Brussels Suburb Forest Seemed Unlikely Base for Islamist Extremism

The front door of an apartment is pictured on March 16 in the Brussels district of Forest, where a gunman was shot dead by Belgian police after a raid on the apartment linked to investigations into November's attacks in Paris. Francois Lenoir/Reuters

Two days after the attacks in Brussels, and two districts of the Belgian capital have become infamous—even among people who have never visited the city. Molenbeek and Schaerbeek, home to the alleged Paris attackers and the Brussels bombers, are quickly developing a reputation, perhaps exaggerated, as hotbeds of extremism.

But what about a place called Forest? It was here, on March 15, that police almost caught Salah Abdeslam, a suspect in the Paris attacks, before he was eventually arrested five days later in Molenbeek. Not only was Forest home to Abdeslam, a man who allegedly bears some responsibility for the deaths of 130 people, but one of the El Bakraoui brothers—both of whom authorities say helped carry out the Brussels attacks—had rented the house for him.

Forest is located southwest of Brussels, a short train ride away from the Gare Centrale, the capital's central station. At rush hour Thursday morning, a line had formed just outside as armed guards, their faces obscured with balaclavas (cloth headgear) searched commuters' bags.

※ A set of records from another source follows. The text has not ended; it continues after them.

===== src/rtl/krd_pkg.sv =====
`default_nettype none
// ----------------------------------------------------------------------------
// krd_pkg
// Shared types and codes of the keyed record dispatcher: input and result
// words, status codes, action codes and the records passed between modules.
// ----------------------------------------------------------------------------
package krd_pkg;

    localparam int MAX_RESULTS = 64;
    localparam int CAP_W       = 5;
    localparam logic [CAP_W-1:0] CAP_RESET = 5'd16;

    localparam logic ACT_ATTACH = 1'b0;
    localparam logic ACT_BYTE   = 1'b1;

    typedef logic [2:0] status_t;

    localparam status_t ST_OK              = 3'd0;
    localparam status_t ST_FULL            = 3'd1;
    localparam status_t ST_INVALID_KEY     = 3'd2;
    localparam status_t ST_INVALID_PAYLOAD = 3'd3;
    localparam status_t ST_NO_HANDLERS     = 3'd4;
    localparam status_t ST_NOT_FOUND       = 3'd5;

    typedef struct packed {
        logic       action;
        logic [7:0] key;
        logic [7:0] package_byte;
        logic       last;
    } krd_in_t;

    typedef struct packed {
        logic        is_dispatch;
        logic [3:0]  handler_slot;
        logic [15:0] value;
        status_t     status;
        logic        end_of_run;
    } krd_out_t;

    typedef struct packed {
        status_t    status;
        logic [3:0] slot;
    } attach_res_t;

    typedef struct packed {
        logic       bad;
        logic [7:0] len;
    } pkt_end_t;

endpackage
`default_nettype wire


===== src/rtl/keyed_record_dispatcher.sv =====
`default_nettype none
// ----------------------------------------------------------------------------
// keyed_record_dispatcher
// Attaches keys to a handler table, buffers package bytes and, at the last
// byte, walks the package record by record, looking each key up in the table.
//
//   port group   dir   handshake          word
//   s_*          in    s_valid/s_ready    krd_in_t
//   m_*          out   m_valid/m_ready    krd_out_t
//   cfg_*        in    cfg_wr_en          table_capacity (5 bits)
//
// non-last package bytes: one per cycle, no result
// attach and failed package checks: one result, held in res_reg, then registered to m_data
// each record: S_RD0 to S_RD3 read key and value, S_SRCH probes key table entries, S_EMIT sends
// input is held off from an attach or a last byte until its final result is registered
// no clearing pass after reset; a busy result register stalls the walk and the input
// ----------------------------------------------------------------------------
module keyed_record_dispatcher
    import krd_pkg::*;
#(
    parameter int MAX_HANDLERS      = 16,
    parameter int MAX_PACKAGE_BYTES = 192
) (
    input  wire              aclk,
    input  wire              aresetn,
    input  wire              s_valid,
    output logic             s_ready,
    input  krd_in_t          s_data,
    output logic             m_valid,
    input  wire              m_ready,
    output krd_out_t         m_data,
    input  wire              cfg_wr_en,
    input  wire  [CAP_W-1:0] cfg_wr_data
);

    localparam int KAW = (MAX_HANDLERS > 1) ? $clog2(MAX_HANDLERS) : 1;
    localparam int HCW = $clog2(MAX_HANDLERS + 1);
    localparam int RW  = $clog2(MAX_RESULTS + 1);

    localparam logic [2:0] S_IDLE = 3'd0;
    localparam logic [2:0] S_EMIT = 3'd1;
    localparam logic [2:0] S_RD0  = 3'd2;
    localparam logic [2:0] S_RD1  = 3'd3;
    localparam logic [2:0] S_RD2  = 3'd4;
    localparam logic [2:0] S_RD3  = 3'd5;
    localparam logic [2:0] S_SRCH = 3'd6;

    logic [2:0]     state_reg, state_next;
    logic [7:0]     pos_reg, pos_next;
    logic [7:0]     len_reg, len_next;
    logic [RW-1:0]  n_reg, n_next;
    logic [KAW-1:0] idx_reg, idx_next;
    logic [7:0]     rec_key_reg, rec_key_next;
    logic [15:0]    val_reg, val_next;
    krd_out_t       res_reg, res_next;
    logic           more_reg, more_next;
    logic           m_valid_reg, m_valid_next;
    krd_out_t       m_data_reg, m_data_next;

    logic           s_accept;
    logic           out_free;
    logic           rec_done;
    attach_res_t    attach_res;
    logic [HCW-1:0] handler_count;
    logic [KAW-1:0] key_rd_addr;
    logic [7:0]     key_rd;
    pkt_end_t       pkt_end;
    logic [7:0]     pkt_rd_pos;
    logic [7:0]     pkt_rd_byte;

    assign s_ready  = (state_reg == S_IDLE);
    assign s_accept = s_valid && s_ready;
    assign out_free = !m_valid_reg || m_ready;
    assign m_valid  = m_valid_reg;
    assign m_data   = m_data_reg;

    krd_key_table #(
        .MAX_HANDLERS (MAX_HANDLERS)
    ) u_key_table (
        .aclk          (aclk),
        .aresetn       (aresetn),
        .cfg_wr_en     (cfg_wr_en),
        .cfg_wr_data   (cfg_wr_data),
        .attach_en     (s_accept && (s_data.action == ACT_ATTACH)),
        .attach_key    (s_data.key),
        .attach_res    (attach_res),
        .handler_count (handler_count),
        .rd_addr       (key_rd_addr),
        .rd_key        (key_rd)
    );

    krd_pkt_buffer #(
        .MAX_PACKAGE_BYTES (MAX_PACKAGE_BYTES)
    ) u_pkt_buffer (
        .aclk    (aclk),
        .aresetn (aresetn),
        .wr_en   (s_accept && (s_data.action == ACT_BYTE)),
        .wr_byte (s_data.package_byte),
        .wr_last (s_data.last),
        .pkt_end (pkt_end),
        .rd_pos  (pkt_rd_pos),
        .rd_byte (pkt_rd_byte)
    );

    always_comb begin
        unique case (state_reg)
            S_RD1:   pkt_rd_pos = pos_reg + 8'd1;
            S_RD2:   pkt_rd_pos = pos_reg + 8'd2;
            default: pkt_rd_pos = pos_reg;
        endcase
        key_rd_addr = (state_reg == S_SRCH) ? idx_reg + KAW'(1) : '0;
    end

    always_comb begin
        state_next   = state_reg;
        pos_next     = pos_reg;
        len_next     = len_reg;
        n_next       = n_reg;
        idx_next     = idx_reg;
        rec_key_next = rec_key_reg;
        val_next     = val_reg;
        res_next     = res_reg;
        more_next    = more_reg;
        m_valid_next = m_valid_reg && !m_ready;
        m_data_next  = m_data_reg;
        rec_done     = (pos_reg + 8'd3 >= len_reg) || (n_reg + RW'(1) == RW'(MAX_RESULTS));

        unique case (state_reg)
            S_IDLE: begin
                if (s_accept) begin
                    if (s_data.action == ACT_ATTACH) begin
                        res_next   = '{1'b0, attach_res.slot, 16'd0, attach_res.status, 1'b1};
                        more_next  = 1'b0;
                        state_next = S_EMIT;
                    end else if (s_data.last) begin
                        pos_next  = '0;
                        n_next    = '0;
                        len_next  = pkt_end.len;
                        more_next = 1'b0;
                        if (pkt_end.bad) begin
                            res_next   = '{1'b0, 4'd0, 16'd0, ST_INVALID_PAYLOAD, 1'b1};
                            state_next = S_EMIT;
                        end else if (handler_count == '0) begin
                            res_next   = '{1'b0, 4'd0, 16'd0, ST_NO_HANDLERS, 1'b1};
                            state_next = S_EMIT;
                        end else begin
                            state_next = S_RD0;
                        end
                    end
                end
            end
            S_RD0: begin
                state_next = S_RD1;
            end
            S_RD1: begin
                rec_key_next = pkt_rd_byte;
                state_next   = S_RD2;
            end
            S_RD2: begin
                val_next[15:8] = pkt_rd_byte;
                state_next     = S_RD3;
            end
            S_RD3: begin
                val_next[7:0] = pkt_rd_byte;
                idx_next      = '0;
                state_next    = S_SRCH;
            end
            S_SRCH: begin
                if (key_rd == rec_key_reg) begin
                    res_next   = '{1'b1, 4'(idx_reg), val_reg, ST_OK, rec_done};
                    more_next  = !rec_done;
                    n_next     = n_reg + RW'(1);
                    state_next = S_EMIT;
                end else if (HCW'(idx_reg) + HCW'(1) < handler_count) begin
                    idx_next = idx_reg + KAW'(1);
                end else begin
                    res_next   = '{1'b0, 4'd0, 16'd0, ST_NOT_FOUND, 1'b1};
                    more_next  = 1'b0;
                    state_next = S_EMIT;
                end
            end
            S_EMIT: begin
                if (out_free) begin
                    m_valid_next = 1'b1;
                    m_data_next  = res_reg;
                    if (more_reg) begin
                        pos_next   = pos_reg + 8'd3;
                        state_next = S_RD0;
                    end else begin
                        state_next = S_IDLE;
                    end
                end
            end
            default: begin
                state_next = S_IDLE;
            end
        endcase
    end

    always_ff @(posedge aclk) begin
        if (!aresetn) begin
            state_reg   <= S_IDLE;
            m_valid_reg <= 1'b0;
        end else begin
            state_reg   <= state_next;
            m_valid_reg <= m_valid_next;
        end
    end

    always_ff @(posedge aclk) begin
        pos_reg     <= pos_next;
        len_reg     <= len_next;
        n_reg       <= n_next;
        idx_reg     <= idx_next;
        rec_key_reg <= rec_key_next;
        val_reg     <= val_next;
        res_reg     <= res_next;
        more_reg    <= more_next;
        m_data_reg  <= m_data_next;
    end

endmodule
`default_nettype wire


===== src/rtl/krd_key_table.sv =====
`default_nettype none
// ----------------------------------------------------------------------------
// krd_key_table
// Handler key memory with attach logic, handler count and capacity register.
// One synchronous read port for the key search.
// ----------------------------------------------------------------------------
module krd_key_table
    import krd_pkg::*;
#(
    parameter  int MAX_HANDLERS = 16,
    localparam int KAW = (MAX_HANDLERS > 1) ? $clog2(MAX_HANDLERS) : 1,
    localparam int HCW = $clog2(MAX_HANDLERS + 1)
) (
    input  wire                    aclk,
    input  wire                    aresetn,
    input  wire                    cfg_wr_en,
    input  wire  [CAP_W-1:0]       cfg_wr_data,
    input  wire                    attach_en,
    input  wire  [7:0]             attach_key,
    output attach_res_t            attach_res,
    output logic [HCW-1:0]         handler_count,
    input  wire  [KAW-1:0]         rd_addr,
    output logic [7:0]             rd_key
);

    localparam int CW = (HCW > CAP_W) ? HCW : CAP_W;

    logic [7:0]       mem [MAX_HANDLERS];
    logic [CAP_W-1:0] cap_reg, cap_next;
    logic [HCW-1:0]   count_reg, count_next;
    logic [CW-1:0]    cap_ext, cap_eff;
    logic             full;
    logic             wr;

    always_comb begin
        cap_ext = CW'(cap_reg);
        cap_eff = (cap_ext > CW'(MAX_HANDLERS)) ? CW'(MAX_HANDLERS) : cap_ext;
        full    = CW'(count_reg) >= cap_eff;
        if (full) begin
            attach_res.status = ST_FULL;
        end else if (attach_key == 8'd0) begin
            attach_res.status = ST_INVALID_KEY;
        end else begin
            attach_res.status = ST_OK;
        end
        wr              = attach_en && (attach_res.status == ST_OK);
        attach_res.slot = (attach_res.status == ST_OK) ? 4'(count_reg) : 4'd0;
        count_next      = count_reg + HCW'(wr);
        cap_next        = cfg_wr_en ? cfg_wr_data : cap_reg;
    end

    assign handler_count = count_reg;

    always_ff @(posedge aclk) begin
        if (!aresetn) begin
            cap_reg   <= CAP_RESET;
            count_reg <= '0;
        end else begin
            cap_reg   <= cap_next;
            count_reg <= count_next;
        end
    end

    always_ff @(posedge aclk) begin
        if (wr) begin
            mem[count_reg[KAW-1:0]] <= attach_key;
        end
        rd_key <= mem[rd_addr];
    end

endmodule
`default_nettype wire


===== src/rtl/krd_pkt_buffer.sv =====
`default_nettype none
// ----------------------------------------------------------------------------
// krd_pkt_buffer
// Package byte memory with fill count, length phase and overflow flag.
// Reports the package checks at the last byte; one synchronous read port.
// ----------------------------------------------------------------------------
module krd_pkt_buffer
    import krd_pkg::*;
#(
    parameter  int MAX_PACKAGE_BYTES = 192,
    localparam int AW = $clog2(MAX_PACKAGE_BYTES)
) (
    input  wire        aclk,
    input  wire        aresetn,
    input  wire        wr_en,
    input  wire  [7:0] wr_byte,
    input  wire        wr_last,
    output pkt_end_t   pkt_end,
    input  wire  [7:0] rd_pos,
    output logic [7:0] rd_byte
);

    logic [7:0] mem [MAX_PACKAGE_BYTES];
    logic [7:0] count_reg, count_next;
    logic [1:0] phase_reg, phase_next;
    logic       ovf_reg, ovf_next;
    logic       room;
    logic       store;
    logic [7:0] count_inc;
    logic [1:0] phase_inc;

    always_comb begin
        room      = count_reg < 8'(MAX_PACKAGE_BYTES);
        store     = wr_en && room;
        count_inc = count_reg + 8'd1;
        phase_inc = (phase_reg == 2'd2) ? 2'd0 : phase_reg + 2'd1;

        pkt_end.len = room ? count_inc : count_reg;
        pkt_end.bad = !room || ovf_reg || ((room ? phase_inc : phase_reg) != 2'd0);

        count_next = count_reg;
        phase_next = phase_reg;
        ovf_next   = ovf_reg;
        if (wr_en) begin
            if (wr_last) begin
                count_next = '0;
                phase_next = '0;
                ovf_next   = 1'b0;
            end else if (room) begin
                count_next = count_inc;
                phase_next = phase_inc;
            end else begin
                ovf_next = 1'b1;
            end
        end
    end

    always_ff @(posedge aclk) begin
        if (!aresetn) begin
            count_reg <= '0;
            phase_reg <= '0;
            ovf_reg   <= 1'b0;
        end else begin
            count_reg <= count_next;
            phase_reg <= phase_next;
            ovf_reg   <= ovf_next;
        end
    end

    always_ff @(posedge aclk) begin
        if (store) begin
            mem[count_reg[AW-1:0]] <= wr_byte;
        end
        rd_byte <= mem[rd_pos[AW-1:0]];
    end

endmodule
`default_nettype wire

Away from the crowds of central Brussels, Forest felt divorced from the city. As gray clouds loomed above, it too seemed tinged with gray. Only a few shops were open, a mishmash of hairdressers, beauticians and cheap clothing stores.

The house where Abdeslam was almost caught is on the most unassuming of residential streets, the Rue du Dries. Before it lies a large plot of overgrown land, with a billboard perched in the center, promising that it will soon be home to residences. A children's primary school opposite says it's open for lessons, but the lights inside are switched off.

No more than 50 feet from the school is a tall, yellow house, its windows shot out and covered in what looks like black tarpaulin. Walking up from the train station, it's not the first house with missing windows, but the chalk writing scrawled on the ground in front of number 60 is a bizarre surprise.

In pastel colors, people have written "everyone together," "no to hatred, no to racism" and "stay united."

Salah Abdeslam Raid
Police at the scene where shots were fired during a police raid of a house on March 15 in the suburb of Forest near Brussels on March 15. Belgian authorities on Thursday charged Paris attacks suspect Salah Abdeslam with involvement in the shootout. Yves Herman/Reuters

Speaking from her house, which faces Abdeslam's former hideout, Gitta, who asked that Newsweek not give her surname for security reasons, said she had no idea who her new neighbor was. "I always thought that house wasn't occupied," she said.

Though Gitta was away when the attack took place, Showkat Khan, a local bodega owner, had a good vantage point from his shop. "The police went to number 60 and rang the doorbell. Then the terrorists started shooting at them." In the ensuing firefight an armed police officer shot and killed an Algerian militant named Mohamed Belkaid.

The police had not expected to find the house occupied, believing it was an empty safe house. In the confusion, Abdeslam and an accomplice are believed to have fled through the roof to No. 7.

The front door at this property, just a couple of minutes' walk up the road, is wedged back into place, but the splintered wood around the door frame and the shattered glass above are signs of evident forced intrusion by the police. The only resident to answer at No. 7 refuses to discuss what happened.

"The whole night armed officers were investigating that house and No. 60," Khan said. "We couldn't leave the area." His story is echoed by Yousef, 28, who runs an Internet cafe opposite Khan's shop and just a few doors up from No. 7.

"There must have been 100 police officers as the raid continued and at least one or two helicopters," he said.

It is nearly impossible to imagine Forest experiencing such turmoil. Everyone Newsweek spoke to said what a quiet, safe place it was. Until March 15, the words "Islamist extremism" had never been linked to the area.

A sluggish, suburban town, it seemed the unlikely base for one of Europe's most dangerous men. But then, perhaps that's exactly why one of the El Bakraoui brothers allegedly chose it as a refuge for Abdeslam.

Walking away from the battered street, past a mosque closed for security reasons, shops and cafes soon appeared again. Residents of all ages and ethnicities went about their business, and one could almost forget the chaos of March 15. The only lingering signs of Forest's brush with extremism are windows draped in black tarp, a door wedged back into place and calls for peace scratched in chalk.